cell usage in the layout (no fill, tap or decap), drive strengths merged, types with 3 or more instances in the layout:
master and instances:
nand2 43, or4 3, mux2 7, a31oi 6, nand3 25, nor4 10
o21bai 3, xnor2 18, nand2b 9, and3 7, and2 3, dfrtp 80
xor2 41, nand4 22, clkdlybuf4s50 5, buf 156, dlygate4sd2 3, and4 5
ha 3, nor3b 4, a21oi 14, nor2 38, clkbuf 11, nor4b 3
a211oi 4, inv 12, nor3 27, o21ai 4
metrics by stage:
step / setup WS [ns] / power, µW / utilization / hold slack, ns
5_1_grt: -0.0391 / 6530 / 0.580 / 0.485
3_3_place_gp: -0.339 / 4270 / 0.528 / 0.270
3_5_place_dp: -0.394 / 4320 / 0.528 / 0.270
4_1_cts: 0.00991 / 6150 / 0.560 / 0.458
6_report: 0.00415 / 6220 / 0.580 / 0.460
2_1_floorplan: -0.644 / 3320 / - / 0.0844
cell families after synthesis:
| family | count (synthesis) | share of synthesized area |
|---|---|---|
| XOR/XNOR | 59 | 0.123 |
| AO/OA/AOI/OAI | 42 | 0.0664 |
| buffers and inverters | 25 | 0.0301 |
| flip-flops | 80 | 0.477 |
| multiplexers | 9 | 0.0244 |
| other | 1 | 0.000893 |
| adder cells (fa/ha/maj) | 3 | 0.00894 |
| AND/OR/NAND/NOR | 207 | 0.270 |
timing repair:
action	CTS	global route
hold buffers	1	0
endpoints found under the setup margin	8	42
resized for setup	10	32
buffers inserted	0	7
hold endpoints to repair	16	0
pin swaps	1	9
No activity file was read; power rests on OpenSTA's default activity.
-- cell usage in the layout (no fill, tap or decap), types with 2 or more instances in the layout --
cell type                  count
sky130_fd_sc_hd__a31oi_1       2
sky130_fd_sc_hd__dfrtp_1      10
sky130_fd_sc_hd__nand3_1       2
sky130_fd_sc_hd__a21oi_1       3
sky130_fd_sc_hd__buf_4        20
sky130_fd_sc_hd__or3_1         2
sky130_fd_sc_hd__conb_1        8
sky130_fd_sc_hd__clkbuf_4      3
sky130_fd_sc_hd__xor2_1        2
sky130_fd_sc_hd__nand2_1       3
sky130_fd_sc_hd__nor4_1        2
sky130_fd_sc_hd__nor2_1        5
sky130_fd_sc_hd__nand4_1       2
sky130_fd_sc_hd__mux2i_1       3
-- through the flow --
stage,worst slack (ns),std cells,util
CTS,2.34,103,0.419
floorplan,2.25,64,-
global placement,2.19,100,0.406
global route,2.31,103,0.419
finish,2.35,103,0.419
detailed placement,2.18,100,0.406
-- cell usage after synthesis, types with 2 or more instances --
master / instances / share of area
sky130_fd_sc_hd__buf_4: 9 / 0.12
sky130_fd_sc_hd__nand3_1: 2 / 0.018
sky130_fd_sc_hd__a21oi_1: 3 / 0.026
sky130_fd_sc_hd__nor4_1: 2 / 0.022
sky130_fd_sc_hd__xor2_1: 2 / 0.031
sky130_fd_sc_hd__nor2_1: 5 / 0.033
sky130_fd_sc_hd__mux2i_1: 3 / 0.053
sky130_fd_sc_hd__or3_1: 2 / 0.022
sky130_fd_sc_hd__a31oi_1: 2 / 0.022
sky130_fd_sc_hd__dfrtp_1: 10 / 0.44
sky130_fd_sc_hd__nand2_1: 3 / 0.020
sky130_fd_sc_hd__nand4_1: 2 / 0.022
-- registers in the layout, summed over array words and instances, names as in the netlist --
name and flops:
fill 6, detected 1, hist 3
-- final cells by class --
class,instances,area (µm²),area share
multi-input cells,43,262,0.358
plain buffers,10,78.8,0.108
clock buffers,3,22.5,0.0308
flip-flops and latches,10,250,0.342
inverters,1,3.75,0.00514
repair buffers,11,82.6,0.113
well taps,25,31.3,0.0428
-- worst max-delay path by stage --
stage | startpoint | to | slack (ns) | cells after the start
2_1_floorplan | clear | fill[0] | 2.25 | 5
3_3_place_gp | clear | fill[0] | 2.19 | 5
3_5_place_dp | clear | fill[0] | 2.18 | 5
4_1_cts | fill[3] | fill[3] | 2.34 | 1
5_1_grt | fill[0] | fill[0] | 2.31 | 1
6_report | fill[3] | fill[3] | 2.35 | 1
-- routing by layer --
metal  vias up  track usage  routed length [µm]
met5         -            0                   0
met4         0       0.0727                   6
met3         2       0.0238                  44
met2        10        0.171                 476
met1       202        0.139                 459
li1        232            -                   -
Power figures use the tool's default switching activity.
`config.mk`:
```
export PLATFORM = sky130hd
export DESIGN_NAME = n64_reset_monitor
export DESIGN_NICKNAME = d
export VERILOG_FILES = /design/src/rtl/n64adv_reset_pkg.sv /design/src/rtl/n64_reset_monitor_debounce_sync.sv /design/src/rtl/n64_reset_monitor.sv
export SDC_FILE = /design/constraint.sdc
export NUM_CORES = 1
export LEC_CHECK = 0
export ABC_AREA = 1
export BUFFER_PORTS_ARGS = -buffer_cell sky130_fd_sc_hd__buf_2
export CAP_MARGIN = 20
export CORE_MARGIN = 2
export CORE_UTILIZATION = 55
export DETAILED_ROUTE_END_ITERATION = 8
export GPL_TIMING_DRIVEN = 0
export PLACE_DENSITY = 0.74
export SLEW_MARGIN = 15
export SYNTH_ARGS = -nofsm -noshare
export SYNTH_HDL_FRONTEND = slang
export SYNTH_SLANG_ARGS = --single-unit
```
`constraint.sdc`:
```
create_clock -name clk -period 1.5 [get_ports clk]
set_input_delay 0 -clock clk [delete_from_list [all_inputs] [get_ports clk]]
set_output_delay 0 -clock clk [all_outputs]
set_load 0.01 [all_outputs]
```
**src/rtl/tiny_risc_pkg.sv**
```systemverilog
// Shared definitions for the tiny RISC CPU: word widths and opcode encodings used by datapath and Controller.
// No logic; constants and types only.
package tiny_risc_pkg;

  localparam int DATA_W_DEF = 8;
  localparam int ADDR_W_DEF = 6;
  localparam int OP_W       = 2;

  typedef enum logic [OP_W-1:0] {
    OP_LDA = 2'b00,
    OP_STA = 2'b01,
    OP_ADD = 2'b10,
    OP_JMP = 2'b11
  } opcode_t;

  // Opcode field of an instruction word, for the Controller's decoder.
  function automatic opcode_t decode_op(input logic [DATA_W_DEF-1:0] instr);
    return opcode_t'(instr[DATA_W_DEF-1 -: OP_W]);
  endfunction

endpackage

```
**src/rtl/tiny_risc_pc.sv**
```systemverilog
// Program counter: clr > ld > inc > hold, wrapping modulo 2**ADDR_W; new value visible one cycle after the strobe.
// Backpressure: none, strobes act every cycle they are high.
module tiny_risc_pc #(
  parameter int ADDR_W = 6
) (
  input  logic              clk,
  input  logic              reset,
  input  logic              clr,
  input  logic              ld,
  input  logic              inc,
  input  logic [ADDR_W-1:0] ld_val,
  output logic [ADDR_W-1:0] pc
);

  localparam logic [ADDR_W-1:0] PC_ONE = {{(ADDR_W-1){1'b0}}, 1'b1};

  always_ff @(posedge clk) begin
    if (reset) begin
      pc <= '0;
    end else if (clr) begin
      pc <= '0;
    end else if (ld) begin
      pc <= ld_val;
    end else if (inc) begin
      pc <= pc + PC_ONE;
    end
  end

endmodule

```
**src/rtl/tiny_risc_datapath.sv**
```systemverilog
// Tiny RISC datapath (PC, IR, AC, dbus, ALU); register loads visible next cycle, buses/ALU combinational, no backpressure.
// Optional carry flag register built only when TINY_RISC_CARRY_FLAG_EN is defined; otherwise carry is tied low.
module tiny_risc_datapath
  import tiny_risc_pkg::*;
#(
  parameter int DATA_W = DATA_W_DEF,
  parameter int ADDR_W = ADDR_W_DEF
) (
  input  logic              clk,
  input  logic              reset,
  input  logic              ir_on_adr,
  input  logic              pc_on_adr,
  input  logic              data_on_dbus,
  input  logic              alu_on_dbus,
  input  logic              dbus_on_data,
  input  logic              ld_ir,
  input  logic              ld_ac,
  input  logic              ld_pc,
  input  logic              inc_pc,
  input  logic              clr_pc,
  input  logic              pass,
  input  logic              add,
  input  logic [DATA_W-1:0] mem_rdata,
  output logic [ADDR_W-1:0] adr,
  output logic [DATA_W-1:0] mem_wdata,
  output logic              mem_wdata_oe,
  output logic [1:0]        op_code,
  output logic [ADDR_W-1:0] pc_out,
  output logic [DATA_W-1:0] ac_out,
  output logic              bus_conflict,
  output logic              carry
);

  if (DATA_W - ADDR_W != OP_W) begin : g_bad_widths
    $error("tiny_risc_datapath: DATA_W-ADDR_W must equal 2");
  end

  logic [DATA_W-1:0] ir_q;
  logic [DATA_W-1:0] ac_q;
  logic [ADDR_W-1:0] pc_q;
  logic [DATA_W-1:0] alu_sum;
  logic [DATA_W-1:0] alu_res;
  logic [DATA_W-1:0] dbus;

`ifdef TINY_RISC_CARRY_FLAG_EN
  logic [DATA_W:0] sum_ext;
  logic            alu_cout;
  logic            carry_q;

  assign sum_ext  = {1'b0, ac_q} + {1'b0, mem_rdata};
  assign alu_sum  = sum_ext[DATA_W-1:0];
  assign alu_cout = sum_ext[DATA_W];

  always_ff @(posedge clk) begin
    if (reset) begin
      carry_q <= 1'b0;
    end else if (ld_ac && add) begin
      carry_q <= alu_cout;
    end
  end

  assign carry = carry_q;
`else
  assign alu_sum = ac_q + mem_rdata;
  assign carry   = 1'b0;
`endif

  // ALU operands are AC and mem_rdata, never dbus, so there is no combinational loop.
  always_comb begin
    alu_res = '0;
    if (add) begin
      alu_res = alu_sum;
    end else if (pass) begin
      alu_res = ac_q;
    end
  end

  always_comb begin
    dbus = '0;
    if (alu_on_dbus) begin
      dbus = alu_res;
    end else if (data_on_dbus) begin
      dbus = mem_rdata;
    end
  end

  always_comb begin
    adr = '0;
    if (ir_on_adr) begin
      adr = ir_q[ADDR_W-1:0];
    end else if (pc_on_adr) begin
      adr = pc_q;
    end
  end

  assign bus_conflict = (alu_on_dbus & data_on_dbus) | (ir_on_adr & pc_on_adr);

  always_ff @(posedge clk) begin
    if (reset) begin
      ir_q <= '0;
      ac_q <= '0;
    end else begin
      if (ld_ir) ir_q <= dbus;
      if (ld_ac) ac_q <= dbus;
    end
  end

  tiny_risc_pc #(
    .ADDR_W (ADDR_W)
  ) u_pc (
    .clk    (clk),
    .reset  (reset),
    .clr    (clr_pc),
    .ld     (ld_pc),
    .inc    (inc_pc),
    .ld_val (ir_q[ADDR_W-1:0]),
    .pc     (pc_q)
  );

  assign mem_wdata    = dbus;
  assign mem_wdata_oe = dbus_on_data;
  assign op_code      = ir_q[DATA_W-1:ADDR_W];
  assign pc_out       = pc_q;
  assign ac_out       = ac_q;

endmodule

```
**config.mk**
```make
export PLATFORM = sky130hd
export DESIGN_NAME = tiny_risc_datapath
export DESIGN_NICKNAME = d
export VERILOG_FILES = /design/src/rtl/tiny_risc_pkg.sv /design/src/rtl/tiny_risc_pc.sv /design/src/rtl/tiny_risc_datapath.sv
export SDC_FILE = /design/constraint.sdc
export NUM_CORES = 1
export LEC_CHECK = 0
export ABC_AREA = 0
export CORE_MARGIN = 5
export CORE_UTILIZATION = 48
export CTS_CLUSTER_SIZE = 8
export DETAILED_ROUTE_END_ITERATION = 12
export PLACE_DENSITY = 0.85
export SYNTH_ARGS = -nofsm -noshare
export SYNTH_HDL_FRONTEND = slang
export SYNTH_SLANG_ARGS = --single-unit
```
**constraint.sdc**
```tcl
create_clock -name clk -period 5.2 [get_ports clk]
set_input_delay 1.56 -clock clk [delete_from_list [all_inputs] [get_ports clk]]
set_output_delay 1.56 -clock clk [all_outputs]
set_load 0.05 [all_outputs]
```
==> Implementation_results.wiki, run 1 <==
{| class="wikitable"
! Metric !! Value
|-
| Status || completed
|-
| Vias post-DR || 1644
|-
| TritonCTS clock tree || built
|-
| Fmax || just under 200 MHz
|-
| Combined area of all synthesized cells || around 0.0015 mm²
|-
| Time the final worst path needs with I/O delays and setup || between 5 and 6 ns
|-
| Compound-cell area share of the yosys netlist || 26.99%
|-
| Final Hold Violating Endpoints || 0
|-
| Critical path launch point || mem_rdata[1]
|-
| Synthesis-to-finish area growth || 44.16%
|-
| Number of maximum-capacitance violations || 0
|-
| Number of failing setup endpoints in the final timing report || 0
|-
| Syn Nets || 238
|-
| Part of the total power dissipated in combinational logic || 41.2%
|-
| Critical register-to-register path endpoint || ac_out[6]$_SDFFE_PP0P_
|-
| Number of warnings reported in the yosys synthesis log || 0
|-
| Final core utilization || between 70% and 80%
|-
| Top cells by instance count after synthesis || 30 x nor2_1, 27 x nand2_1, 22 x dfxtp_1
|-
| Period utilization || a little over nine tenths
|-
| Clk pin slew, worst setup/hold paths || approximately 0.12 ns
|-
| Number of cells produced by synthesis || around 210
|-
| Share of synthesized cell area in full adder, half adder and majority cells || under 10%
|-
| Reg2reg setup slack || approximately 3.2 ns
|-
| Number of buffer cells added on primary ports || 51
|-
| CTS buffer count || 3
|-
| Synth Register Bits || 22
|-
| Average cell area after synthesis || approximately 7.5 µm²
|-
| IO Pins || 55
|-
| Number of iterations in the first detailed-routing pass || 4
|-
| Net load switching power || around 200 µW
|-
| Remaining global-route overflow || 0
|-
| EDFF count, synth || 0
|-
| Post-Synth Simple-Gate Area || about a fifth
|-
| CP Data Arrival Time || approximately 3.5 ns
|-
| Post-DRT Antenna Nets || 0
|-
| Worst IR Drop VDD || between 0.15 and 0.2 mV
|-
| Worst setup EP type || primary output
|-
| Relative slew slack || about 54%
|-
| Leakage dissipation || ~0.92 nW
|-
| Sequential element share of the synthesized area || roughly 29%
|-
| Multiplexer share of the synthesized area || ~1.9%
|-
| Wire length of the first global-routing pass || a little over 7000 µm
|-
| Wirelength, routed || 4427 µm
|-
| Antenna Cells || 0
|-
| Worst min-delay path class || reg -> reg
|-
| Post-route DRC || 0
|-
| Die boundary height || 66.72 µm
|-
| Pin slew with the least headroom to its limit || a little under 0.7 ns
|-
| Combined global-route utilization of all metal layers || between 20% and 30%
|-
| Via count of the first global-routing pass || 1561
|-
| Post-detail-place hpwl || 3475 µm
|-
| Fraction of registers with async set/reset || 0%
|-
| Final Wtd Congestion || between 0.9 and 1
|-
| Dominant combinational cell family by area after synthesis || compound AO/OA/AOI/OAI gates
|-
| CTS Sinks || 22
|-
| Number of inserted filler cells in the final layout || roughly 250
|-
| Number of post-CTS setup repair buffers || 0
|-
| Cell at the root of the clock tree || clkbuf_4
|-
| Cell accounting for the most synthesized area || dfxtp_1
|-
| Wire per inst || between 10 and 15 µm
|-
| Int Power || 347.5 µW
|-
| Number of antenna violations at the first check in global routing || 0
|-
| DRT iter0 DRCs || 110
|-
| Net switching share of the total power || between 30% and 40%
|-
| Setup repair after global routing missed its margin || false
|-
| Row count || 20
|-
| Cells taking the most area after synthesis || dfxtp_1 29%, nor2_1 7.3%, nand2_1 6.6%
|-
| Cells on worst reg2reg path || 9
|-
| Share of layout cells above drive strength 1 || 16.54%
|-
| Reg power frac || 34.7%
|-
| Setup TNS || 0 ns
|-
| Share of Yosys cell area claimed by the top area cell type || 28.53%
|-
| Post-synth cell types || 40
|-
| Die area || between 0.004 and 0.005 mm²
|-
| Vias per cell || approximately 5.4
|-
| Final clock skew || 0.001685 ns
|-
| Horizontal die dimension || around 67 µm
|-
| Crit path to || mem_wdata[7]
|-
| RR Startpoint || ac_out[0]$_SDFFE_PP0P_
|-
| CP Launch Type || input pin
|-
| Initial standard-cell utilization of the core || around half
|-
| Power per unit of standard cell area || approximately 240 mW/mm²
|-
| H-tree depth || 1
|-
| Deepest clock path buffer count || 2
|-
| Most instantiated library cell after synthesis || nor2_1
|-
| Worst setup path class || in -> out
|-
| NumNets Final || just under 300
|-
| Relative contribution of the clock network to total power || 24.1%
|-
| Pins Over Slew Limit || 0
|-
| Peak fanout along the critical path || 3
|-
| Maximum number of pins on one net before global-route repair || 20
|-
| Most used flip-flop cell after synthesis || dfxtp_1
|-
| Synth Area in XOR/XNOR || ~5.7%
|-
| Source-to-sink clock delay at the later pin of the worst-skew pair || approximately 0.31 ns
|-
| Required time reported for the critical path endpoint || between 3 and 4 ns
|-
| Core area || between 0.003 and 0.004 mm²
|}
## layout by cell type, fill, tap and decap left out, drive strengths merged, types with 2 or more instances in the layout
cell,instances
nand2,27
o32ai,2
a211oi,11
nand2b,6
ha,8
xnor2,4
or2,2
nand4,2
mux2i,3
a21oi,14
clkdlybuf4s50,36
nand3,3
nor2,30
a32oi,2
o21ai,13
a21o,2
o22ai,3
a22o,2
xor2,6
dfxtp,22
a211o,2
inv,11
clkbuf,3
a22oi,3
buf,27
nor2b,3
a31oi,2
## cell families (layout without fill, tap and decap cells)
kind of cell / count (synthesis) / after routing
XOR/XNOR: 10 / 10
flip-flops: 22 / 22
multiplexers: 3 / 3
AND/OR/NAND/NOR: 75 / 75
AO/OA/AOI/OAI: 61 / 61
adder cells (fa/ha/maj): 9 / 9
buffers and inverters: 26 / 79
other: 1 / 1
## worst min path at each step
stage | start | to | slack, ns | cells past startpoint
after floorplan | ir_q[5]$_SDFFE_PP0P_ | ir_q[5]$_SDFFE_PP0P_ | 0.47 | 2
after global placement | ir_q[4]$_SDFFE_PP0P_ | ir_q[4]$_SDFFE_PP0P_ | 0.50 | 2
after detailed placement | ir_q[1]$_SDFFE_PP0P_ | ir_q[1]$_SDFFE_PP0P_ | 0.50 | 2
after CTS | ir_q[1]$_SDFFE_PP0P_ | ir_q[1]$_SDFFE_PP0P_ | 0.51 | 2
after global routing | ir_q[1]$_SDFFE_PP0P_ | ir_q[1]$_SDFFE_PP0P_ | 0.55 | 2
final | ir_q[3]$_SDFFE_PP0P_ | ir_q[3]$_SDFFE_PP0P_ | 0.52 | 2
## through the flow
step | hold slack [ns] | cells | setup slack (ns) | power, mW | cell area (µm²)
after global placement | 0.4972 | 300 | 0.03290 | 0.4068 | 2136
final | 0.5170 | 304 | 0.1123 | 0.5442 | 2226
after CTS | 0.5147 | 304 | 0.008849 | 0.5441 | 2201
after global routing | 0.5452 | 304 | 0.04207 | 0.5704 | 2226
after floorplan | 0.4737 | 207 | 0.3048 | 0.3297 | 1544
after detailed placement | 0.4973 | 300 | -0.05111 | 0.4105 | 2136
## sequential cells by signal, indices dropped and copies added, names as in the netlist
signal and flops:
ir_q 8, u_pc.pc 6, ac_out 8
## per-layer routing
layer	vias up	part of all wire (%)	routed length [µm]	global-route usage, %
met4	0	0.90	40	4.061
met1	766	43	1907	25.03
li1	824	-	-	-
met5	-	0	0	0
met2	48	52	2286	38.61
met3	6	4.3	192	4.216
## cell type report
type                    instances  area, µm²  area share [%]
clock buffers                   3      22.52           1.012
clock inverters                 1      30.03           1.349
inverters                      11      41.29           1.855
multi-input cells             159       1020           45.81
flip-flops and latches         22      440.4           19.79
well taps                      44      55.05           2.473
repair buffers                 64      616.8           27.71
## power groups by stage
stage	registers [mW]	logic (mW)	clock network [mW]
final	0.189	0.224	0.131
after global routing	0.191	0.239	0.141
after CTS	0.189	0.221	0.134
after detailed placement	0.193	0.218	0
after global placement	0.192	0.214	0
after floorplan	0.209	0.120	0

* **EXERCISE DIRECTIONS**:
Please restate only the opening stretch of the records above: every line from the first through the one containing "o21bai 3, xnor2", exactly as written.

* **RESPONSE BELOW**:
cell usage in the layout (no fill, tap or decap), drive strengths merged, types with 3 or more instances in the layout:
master and instances:
nand2 43, or4 3, mux2 7, a31oi 6, nand3 25, nor4 10
o21bai 3, xnor2 18, nand2b 9, and3 7, and2 3, dfrtp 80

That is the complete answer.